Am 18.03.2015 um 22:55 schrieb Matthew Brush:
On 15-03-18 09:42 AM, Thomas Martitz wrote:
tl;dr <- Key functions
gboolean geany_load_module(GeanyPlugin *, GModule *)
What is the GModule* for? Is it a .dll that Geany opened on behalf of the plugin based on selection in Plugin Manager?
That's the function exported by native (C/C++) plugins that want to register as plugins with Geany. With my proposal that's the only function of a plugin that Geany gets through g_module_open(). Since this only applies to native shared libraries, the corresponding GModule is passed.
This function is similar to libpeas' peas_register_types().
gboolean geany_plugin_register(GeanyPlugin *, gint api, gint abi, PluginHooks *(see below), gpointer)
The plugin defines a single global function, geany_load_module(GeanyPlugin *, GModule *). This is the only function that geany learns about using g_module_symbol(). And the only thing this function ought to do is to call geany_plugin_register(). This does 4 things
- Provide the plugin handle to the plugin very early
- Perform abi and abi checks, so this is finally done inside geany.
Added bonus is that geany knows the requested api and can possibly apply backcompat workarounds on a per plugin basis (instead of globally), warn about very old plugins or even deny loading them. 3) Register the remaining hooks and callbacks (see below) 4) Associate a userdata pointer to the plugin, geany will pass this pointer back to future calls into the plugin (good for proxies)
In the future geany_plugin_register should be able to be used to register plugins recursivly, by passing the appropriate GeanyPlugin pointer, i.e. plugin A should be able to call geany_plugin_register(plugin_B, ...) to realize pluxies.
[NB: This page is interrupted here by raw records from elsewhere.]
File: src/rtl/countdown_timer.sv
// rtl/countdown_timer.sv - loadable down-counter with start/pause/abort and one-cycle done pulse
// Optional COUNTDOWN_TIMER_AUTO_RELOAD_EN: terminal count reloads the last loaded value and keeps running.
module countdown_timer #(
  parameter int WIDTH = 4
) (
  input  logic             clk,
  input  logic             rst,
  countdown_timer_if.slave bus
);
  typedef enum logic [1:0] {IDLE, ARMED, RUN} state_t;

  state_t           state_q, state_d;
  logic [WIDTH-1:0] count_q, count_d;
  logic             done_q, done_d;
  logic             load_acc;
`ifdef COUNTDOWN_TIMER_AUTO_RELOAD_EN
  logic [WIDTH-1:0] reload_q, reload_d;
`endif

  assign bus.load_ready = (state_q == IDLE) || (state_q == ARMED);
  assign bus.busy       = (state_q == RUN);
  assign bus.count_out  = count_q;
  assign bus.done       = done_q;
  assign load_acc       = bus.load_valid && bus.load_ready;

  always_comb begin
    state_d = state_q;
    count_d = count_q;
    done_d  = 1'b0;
`ifdef COUNTDOWN_TIMER_AUTO_RELOAD_EN
    reload_d = reload_q;
`endif
    // abort outranks every other request in the same cycle
    if (bus.abort) begin
      state_d = IDLE;
      count_d = '0;
    end else begin
      unique case (state_q)
        IDLE: begin
          if (load_acc) begin
            count_d = bus.load_value;
            state_d = ARMED;
          end
        end
        ARMED: begin
          if (load_acc) begin
            count_d = bus.load_value;
          end else if (bus.start) begin
            state_d = RUN;
          end
        end
        RUN: begin
          if (!bus.pause) begin
            // <= 1 so a loaded 0 terminates without wrapping
            if (count_q <= WIDTH'(1)) begin
              done_d = 1'b1;
`ifdef COUNTDOWN_TIMER_AUTO_RELOAD_EN
              count_d = reload_q;
`else
              count_d = '0;
              state_d = IDLE;
`endif
            end else begin
              count_d = count_q - WIDTH'(1);
            end
          end
        end
        default: state_d = IDLE;
      endcase
`ifdef COUNTDOWN_TIMER_AUTO_RELOAD_EN
      if (load_acc) reload_d = bus.load_value;
`endif
    end
  end

  always_ff @(posedge clk) begin
    if (rst) begin
      state_q <= IDLE;
      count_q <= '0;
      done_q  <= 1'b0;
`ifdef COUNTDOWN_TIMER_AUTO_RELOAD_EN
      reload_q <= '0;
`endif
    end else begin
      state_q <= state_d;
      count_q <= count_d;
      done_q  <= done_d;
`ifdef COUNTDOWN_TIMER_AUTO_RELOAD_EN
      reload_q <= reload_d;
`endif
    end
  end
endmodule

File: src/flat_wrapper.sv
// flat-port wrapper written by rule: the top's interface ports become plain ports
module countdown_timer_flat 
#(
  parameter int WIDTH = 4
)
  (clk, rst, bus_load_valid, bus_load_value, bus_start, bus_pause, bus_abort, bus_load_ready, bus_count_out, bus_busy, bus_done);
  countdown_timer_if #(.WIDTH(WIDTH)) bus_i ();
  input  logic clk;
  input  logic rst;
  input wire logic [$bits(bus_i.load_valid)-1:0] bus_load_valid;
  input wire logic [$bits(bus_i.load_value)-1:0] bus_load_value;
  input wire logic [$bits(bus_i.start)-1:0] bus_start;
  input wire logic [$bits(bus_i.pause)-1:0] bus_pause;
  input wire logic [$bits(bus_i.abort)-1:0] bus_abort;
  output wire logic [$bits(bus_i.load_ready)-1:0] bus_load_ready;
  output wire logic [$bits(bus_i.count_out)-1:0] bus_count_out;
  output wire logic [$bits(bus_i.busy)-1:0] bus_busy;
  output wire logic [$bits(bus_i.done)-1:0] bus_done;
  assign bus_i.load_valid = bus_load_valid;
  assign bus_i.load_value = bus_load_value;
  assign bus_i.start = bus_start;
  assign bus_i.pause = bus_pause;
  assign bus_i.abort = bus_abort;
  assign bus_load_ready = bus_i.load_ready;
  assign bus_count_out = bus_i.count_out;
  assign bus_busy = bus_i.busy;
  assign bus_done = bus_i.done;
  countdown_timer #(.WIDTH(WIDTH)) u_core (.clk(clk), .rst(rst), .bus(bus_i));
endmodule
File: config.mk
export PLATFORM = sky130hd
export DESIGN_NAME = countdown_timer_flat
export DESIGN_NICKNAME = d
export VERILOG_FILES = /design/src/rtl/countdown_timer_if.sv /design/src/rtl/countdown_timer.sv /design/src/flat_wrapper.sv
export SDC_FILE = /design/constraint.sdc
export NUM_CORES = 1
export LEC_CHECK = 0
export CORE_AREA = 2 2 39 41
export DETAILED_ROUTE_END_ITERATION = 10
export DIE_AREA = 0 0 41 43
export DONT_BUFFER_PORTS = 1
export PLACE_DENSITY = 0.52
export SKIP_CTS_REPAIR_TIMING = 1
export SYNTH_ARGS = -nofsm -noshare
export SYNTH_HDL_FRONTEND = slang
export SYNTH_SLANG_ARGS = --single-unit
File: constraint.sdc
create_clock -name clk -period 1.9 [get_ports clk]
set_input_delay 0.38 -clock clk [delete_from_list [all_inputs] [get_ports clk]]
set_output_delay 0.38 -clock clk [all_outputs]
set_load 0.05 [all_outputs]
**config.mk**
```make
export PLATFORM = sky130hd
export DESIGN_NAME = pipe_ctrl
export DESIGN_NICKNAME = d
export VERILOG_FILES = /design/src/rtl/pipe_ctrl_pkg.sv /design/src/rtl/sat_counter.sv /design/src/rtl/pipe_ctrl.sv
export SDC_FILE = /design/constraint.sdc
export NUM_CORES = 1
export LEC_CHECK = 0
export ABC_AREA = 1
export BUFFER_PORTS_ARGS = -buffer_cell sky130_fd_sc_hd__buf_4
export CAP_MARGIN = 10
export CORE_UTILIZATION = 50
export DETAILED_ROUTE_END_ITERATION = 6
export PLACE_DENSITY_LB_ADDON = 0.3
export SLEW_MARGIN = 10
export SYNTH_ARGS = -nofsm -noshare
export SYNTH_HDL_FRONTEND = slang
export SYNTH_SLANG_ARGS = --single-unit
export TNS_END_PERCENT = 20
```
**constraint.sdc**
```tcl
create_clock -name clk -period 4.55 [get_ports clk]
set_input_delay 0.91 -clock clk [delete_from_list [all_inputs] [get_ports clk]]
set_output_delay 0.91 -clock clk [all_outputs]
set_load 0.1 [all_outputs]
```
**src/rtl/pipe_ctrl_pkg.sv**
```systemverilog
// Shared constants for the pipeline stall/flush controller: pause vector
// encodings (contiguous low-order runs of ones) and controller state codes.
package pipe_ctrl_pkg;

  localparam int PAUSE_W = 6;

  localparam logic [PAUSE_W-1:0] PAUSE_NONE = 6'b000000;
  localparam logic [PAUSE_W-1:0] PAUSE_IF   = 6'b000011;
  localparam logic [PAUSE_W-1:0] PAUSE_ID   = 6'b000111;
  localparam logic [PAUSE_W-1:0] PAUSE_EX   = 6'b001111;
  localparam logic [PAUSE_W-1:0] PAUSE_MEM  = 6'b011111;

  localparam logic [1:0] CTRL_IDLE     = 2'd0;
  localparam logic [1:0] CTRL_FLUSH    = 2'd1;
  localparam logic [1:0] CTRL_REDIRECT = 2'd2;

endpackage

```
**src/rtl/sat_counter.sv**
```systemverilog
// Parameterised saturating up-counter with enable; sticks at all-ones.
module sat_counter #(
  parameter int W = 32
) (
  input  logic         clk,
  input  logic         rst_n,
  input  logic         en,
  output logic [W-1:0] cnt
);

  logic [W-1:0] cnt_d;
  logic [W-1:0] cnt_q;

  always_comb begin
    cnt_d = cnt_q;
    if (en && (cnt_q != '1)) cnt_d = cnt_q + 1'b1;
  end

  always_ff @(posedge clk or negedge rst_n) begin
    if (!rst_n) cnt_q <= '0;
    else        cnt_q <= cnt_d;
  end

  assign cnt = cnt_q;

endmodule

```
**src/rtl/pipe_ctrl.sv**
```systemverilog
// Central stall/flush controller: merges stage stall requests into the pause
// vector, sequences exception flushes and offers the PC redirect to fetch.
module pipe_ctrl
  import pipe_ctrl_pkg::*;
#(
  parameter int ADDR_W = 32,
  parameter int CNT_W  = 32
) (
  input  logic               clk,
  input  logic               rst,
  input  logic               if_stall_req,
  input  logic               id_stall_req,
  input  logic               ex_stall_req,
  input  logic               mem_stall_req,
  input  logic               excp_req,
  input  logic [ADDR_W-1:0]  excp_target,
  input  logic               redirect_ready,
  output logic [PAUSE_W-1:0] pause,
  output logic               flush,
  output logic               redirect_valid,
  output logic [ADDR_W-1:0]  redirect_pc,
  output logic [CNT_W-1:0]   stall_cycles,
  output logic [1:0]         state_dbg
);

  // Redirect handshake: redirect_valid/redirect_pc are held from the cycle
  // after excp_req until the cycle redirect_ready is seen high; the transfer
  // completes on that edge and redirect_valid is low the cycle after.

  logic [1:0]         state_d, state_q;
  logic [ADDR_W-1:0]  redirect_pc_d, redirect_pc_q;
  logic [PAUSE_W-1:0] stall_enc;
  logic [PAUSE_W-1:0] pause_c;

  always_comb begin
    if (mem_stall_req)     stall_enc = PAUSE_MEM;
    else if (ex_stall_req) stall_enc = PAUSE_EX;
    else if (id_stall_req) stall_enc = PAUSE_ID;
    else if (if_stall_req) stall_enc = PAUSE_IF;
    else                   stall_enc = PAUSE_NONE;
  end

  always_comb begin
    state_d       = state_q;
    redirect_pc_d = redirect_pc_q;
    pause_c       = PAUSE_NONE;
    case (state_q)
      CTRL_IDLE: begin
        // The exception only steers the transition; this cycle's pause still
        // honours the stall requests.
        pause_c = stall_enc;
        if (excp_req) begin
          state_d       = CTRL_FLUSH;
          redirect_pc_d = excp_target;
        end
      end
      CTRL_FLUSH: begin
        pause_c = PAUSE_NONE;
        state_d = redirect_ready ? CTRL_IDLE : CTRL_REDIRECT;
      end
      CTRL_REDIRECT: begin
        pause_c = PAUSE_IF;
        if (redirect_ready) state_d = CTRL_IDLE;
      end
      default: begin
        pause_c = PAUSE_NONE;
        state_d = CTRL_IDLE;
      end
    endcase
  end

  always_ff @(posedge clk or negedge rst) begin
    if (!rst) begin
      state_q       <= CTRL_IDLE;
      redirect_pc_q <= '0;
    end else begin
      state_q       <= state_d;
      redirect_pc_q <= redirect_pc_d;
    end
  end

  // Stages see no hold while reset is asserted even if requests are high.
  assign pause          = rst ? pause_c : PAUSE_NONE;
  assign flush          = (state_q == CTRL_FLUSH);
  assign redirect_valid = (state_q != CTRL_IDLE);
  assign redirect_pc    = redirect_pc_q;
  assign state_dbg      = state_q;

  sat_counter #(.W(CNT_W)) u_cnt (
    .clk   (clk),
    .rst_n (rst),
    .en    (pause != PAUSE_NONE),
    .cnt   (stall_cycles)
  );

endmodule

```
==> flow_metrics.py <==
metrics = {
    "status": {
        "outcome": "finished, final reports clean",
    },
    "logic_synthesis": {
        "synth_area_leaders": "dfrtp_1, nand2_1, nor2_1, inv_1, nand3_1",
        "synth-edff-count": 0,
        "ys_warn_count": 0,
        "synth.top_cell.area_share": 0.462,
        "synth_flop_cell": "dfrtp_1",
        "synth_area_sq_um": 3570,
        "seq_area_frac_synth": 0.462,
        "netlist_top_cells_count": "nand2_1, dfrtp_1, nor2_1",
        "syn_avg_cell_area_sq_um": 6.99,
        "ys_types": 25,
        "synth_most_common_cell": "nand2_1",
        "synth_nets": 552,
        "postSynthCellCount": 511,
        "yosys.area.top_type": "dfrtp_1",
        "async_flop_share": 1.00,
        "synth-seq-cells": 66,
    },
    "global_routing": {
        "first_global_vias": 3457,
        "grt_pass1_wl_microns": 15800,
        "track_usage": 0.271,
        "grt_overflow_total": 0,
        "antenna_found_initial": 0,
        "grt_max_degree": 67,
    },
    "run": {
        "maxCapViolCount": 0,
    },
    "clock_tree": {
        "clockBufferDepth": 2,
        "cts_buffers": 9,
        "postCtsHoldBufs": 0,
        "cts_setup_buffers": 0,
        "root_buffer": "clkbuf_8",
        "h-tree-depth": 3,
        "cts_tree": "yes",
        "cts.reportedPaths.clkPinSlew_ps": 70,
        "cts_sinks": 66,
        "cts-resized-gates": 0,
        "clkLatencyLatePin_ps": 350,
    },
    "timing": {
        "fin_skew_ps": 13.5,
        "slew_headroom": 0.398,
        "max_freq_mhz": 354,
        "finalHoldViolCount": 0,
        "finalCriticalPeriod_ps": 2830,
        "setup_tns_ps": 0,
        "worstMarginPinSlew_ps": 902,
        "fin_crit_sh": 0.621,
        "maxSlewViolCount": 0,
        "setup_violations": 0,
        "rsz0062_at_grt": "no",
    },
    "worst_setup_path": {
        "path_class": "in2out",
        "arrival_ps": 1920,
        "cp_max_fo": 7,
        "crit_path_start_kind": "input pin",
        "endpoint_kind": "output pin",
        "cp.required_ps": 3640,
    },
    "pwr": {
        "power_density_nw_per_um2": 503,
        "leakagePower_nw": 2.48,
        "power_w": 0.00236,
        "irDropWorstVdd_uv": 404,
    },
    "routing": {
        "dr.pass1.iters": 4,
        "wl_per_cell_microns": 12.7,
        "vias": 3591,
        "drc": 0,
        "drt-initial-drc-count": 280,
        "vias_per_cell": 4.96,
        "antenna_left": 0,
        "wl_microns": 9200,
    },
    "worst_hold_path": {
        "hp-class": "reg2reg",
    },
    "floorplan": {
        "core_sq_um": 6830,
        "die-area_sq_um": 7490,
        "fp.dieH_microns": 86.5,
        "row_count": 30,
        "dieWidth_microns": 86.5,
        "pin_count": 114,
        "initial_core_util": 0.523,
    },
    "place": {
        "portBuffers": 112,
        "place.gp.congestion": 0.845,
        "dp_hpwl_microns": 6560,
    },
    "cells_and_area": {
        "layout-drive-gt1-share": 0.234,
        "nFillCells": 609,
        "layout.nets": 664,
        "antenna_cells": 0,
        "syn_to_final_growth_pct": 31.1,
    },
}
==> cells by family (layout without fill, tap and decap cells) <==
logic type / Yosys count / in the layout / synth area share
AO/OA/AOI/OAI: 5 / 5 / 0.00700
XOR/XNOR: 12 / 12 / 0.0294
adder cells (fa/ha/maj): 1 / 1 / 0.00350
buffers and inverters: 44 / 161 / 0.0613
flip-flops: 66 / 66 / 0.462
other: 1 / 1 / 0.00105
AND/OR/NAND/NOR: 382 / 382 / 0.436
Now to the plugin hooks: typedef struct _PluginHooks { PluginCallback *callbacks; void (*set_info) (GeanyPlugin *plugin, gpointer pdata); void (*init) (GeanyPlugin *plugin, gpointer pdata); GtkWidget* (*configure) (GeanyPlugin *plugin, GtkDialog *dialog, gpointer pdata); void (*help) (GeanyPlugin *plugin, gpointer pdata); void (*cleanup) (GeanyPlugin *plugin, gpointer pdata); } PluginHooks;
What if instead of PluginHooks it was called `Plugin` (GeanyPlugin is taken, so for this discussion I'll use `Plugin` :) and instead of just the callback function pointers it contained the (possibly sub-)plugin's info, like this:
Plugin is also taken inside Geany :)
typedef struct { const char *name; const char *version; const char *author; const char *description; unsigned api_min; unsigned abi_ver; void *plugin_data; // pdata/plugin context bool (*init) (Plugin*); GtkWidget (*configure) (Plugin,GtkDialog*); gchar* (*help) (Plugin*); // if not NULL ret, show URL in browser bool (*deinit) (Plugin*); // could signal unloading problem } Plugin;
Then the "register" function could be like:
bool plugin_register (GeanyPlugin *module, // geany's plugin context Plugin *plugin); // real/sub-plugin ctx
Inside a normal plugin it could do:
static Plugin my_plugin = { .name = "Foo", .version = "0.1", .author = "Me", .description = "Foo plugin", .api_min = 200, .abi_ver = GEANY_ABI_VERSION, .init = my_plugin_init, .configure = my_plugin_configure, .help = my_plugin_help, .deinit = my_plugin_cleanup, }; G_MODULE_EXPORT bool plugin_load_module (GeanyPlugin *module_plugin) { return plugin_register (module_plugin, &my_plugin); }
Or for a proxying-type plugin (ex. GeanyPy/GeanyLua):
G_MODULE_EXPORT bool plugin_load_module (GeanyPlugin *module_plugin) { Plugin *plug = g_new0 (Plugin, 1); *plug = my_plugin; plug->name = "Joe's plugin"; plug->version = etc... plug->plugin_data = PyObject_New(...); // or lua_new() or whatever return plugin_register (module_plugin, plug); }
Just some ideas based on yours and mine previous work around this. There's many ways to skin this cat :)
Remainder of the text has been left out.